Славная, спокойная, взрослая женщина. Как же мне тебя не хватало последние месяцы!

– Видишь ли… (Я правда, не понимаю, с чего начать.) Со мной что-то такое… неладное… В общем, знаешь, что – пожалуйста, протяни ко мне руку… вот, так… а теперь потрогай сюда… да, прямо в куртку… сильнее… ага…

– И что?

– Ну вот что там, а? Как тебе кажется?

– Как – что?.. Там – ты… грудная клетка… не знаю…

– Отлично!

– Что отлично?

– То, что я есть и занимаю объем.

– Да. И немалый. А, что были сомнения?

– Ну, да. Такое чувство… словно бы меня уже и нет… как бы умер… и только дух, освобожденный от телесных пут, с усталым любопытством глядит на все и даже ходит порой на работу…

– А! Ясно! Это «потеря себя» называется, милый дружок. Обыкновенная вещь, чего там. Со всяким случается, не тушуйся… считай, нормально для твоего возраста…

– Да я ж и не претендую… Просто, это… как бы сказать…

– …паршиво, да?

– Угу. Паршиво. Но уже стало лучше: раз ты говоришь, что я не привидение… уже начала спасать…

– Вот и прекрасно. Рассказывай теперь, что стряслось…

................

И я стал рассказывать, как мог: про Карину со всеми ее закидонами, про осточертевшую работу, которая раз от разу повторяет одно и то же, многократно виденное уже и во всех смыслах пережитое; повторяет, заставляя чувствовать себя собачкой Павлова в лучшем случае, но чаще – автоматом по продаже чего-то наподобие железнодорожных билетов. Про личный круг общения, который как бы есть, но как бы и отсутствует в то же самое время – и уж точно не шелохнется ни на сантиметр, коли я вдруг склею ласты или отбуду на Марс.
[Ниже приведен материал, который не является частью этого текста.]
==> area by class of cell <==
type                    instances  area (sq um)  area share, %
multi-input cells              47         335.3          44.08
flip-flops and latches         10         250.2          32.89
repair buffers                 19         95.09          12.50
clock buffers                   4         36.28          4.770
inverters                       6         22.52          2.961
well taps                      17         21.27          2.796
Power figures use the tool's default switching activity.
--- config.mk ---
export PLATFORM = sky130hd
export DESIGN_NAME = seg7_scan_driver
export DESIGN_NICKNAME = d
export VERILOG_FILES = /design/src/rtl/seg7_scan_driver.sv
export SDC_FILE = /design/constraint.sdc
export NUM_CORES = 1
export LEC_CHECK = 0
export ABC_CLOCK_PERIOD_IN_PS = 4200
export CORE_MARGIN = 10
export CORE_UTILIZATION = 58
export CTS_CLUSTER_DIAMETER = 30
export DETAILED_ROUTE_END_ITERATION = 7
export PLACE_DENSITY = 0.85
export SETUP_SLACK_MARGIN = 0.5
export SYNTH_ARGS = -nofsm -noshare
export SYNTH_HDL_FRONTEND = slang
export SYNTH_SLANG_ARGS = --single-unit
--- constraint.sdc ---
create_clock -name clk -period 4.2 [get_ports clk]
set_clock_uncertainty 0.15 [all_clocks]
set_input_delay 0.42 -clock clk [delete_from_list [all_inputs] [get_ports clk]]
set_output_delay 0.42 -clock clk [all_outputs]
set_load 0.02 [all_outputs]
File: config.mk
export PLATFORM = sky130hd
export DESIGN_NAME = seg_word_reader
export DESIGN_NICKNAME = d
export VERILOG_FILES = /design/src/rtl/seg_word_reader_pkg.sv /design/src/rtl/seg7_char_decode.sv /design/src/rtl/seg_word_reader.sv
export SDC_FILE = /design/constraint.sdc
export NUM_CORES = 1
export LEC_CHECK = 0
export BUFFER_PORTS_ARGS = -buffer_cell sky130_fd_sc_hd__buf_4
export CAP_MARGIN = 40
export CORE_AREA = 2 2 65 67
export CTS_BUF_LIST = sky130_fd_sc_hd__clkbuf_4 sky130_fd_sc_hd__clkbuf_8
export CTS_CLUSTER_DIAMETER = 80
export DETAILED_ROUTE_END_ITERATION = 10
export DIE_AREA = 0 0 67 69
export GPL_TIMING_DRIVEN = 1
export PLACE_DENSITY = 0.75
export SETUP_SLACK_MARGIN = 0.5
export SLEW_MARGIN = 5
export SYNTH_ARGS = -nofsm -noshare
export SYNTH_HDL_FRONTEND = slang
export SYNTH_SLANG_ARGS = --single-unit
File: constraint.sdc
create_clock -name CLOCK_50 -period 7.2 [get_ports CLOCK_50]
set_input_delay 0.36 -clock CLOCK_50 [delete_from_list [all_inputs] [get_ports CLOCK_50]]
set_output_delay 0.36 -clock CLOCK_50 [all_outputs]
set_load 0.02 [all_outputs]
Про Галку, которую я не понимаю с каждым днем все больше и больше. Про мое неумение, коли на то пошло, воспользовавшись сложившимся одиночеством, выстроить, наконец, свой быт так, как хочется именно мне… про женщину, которую любил когда-то давным-давно и с которой расстались тогда же по обоюдной глупости, и чей домашний адрес вдруг нашелся в американском директории White Pages, куда заглянул, движимый каким-то диковинным, необъяснимым любопытством… и как глядел потом полчаса на этот адрес, словно баран на вошь – даже не пытаясь ничего вообразить, но лишь сдерживая внутренние слезы…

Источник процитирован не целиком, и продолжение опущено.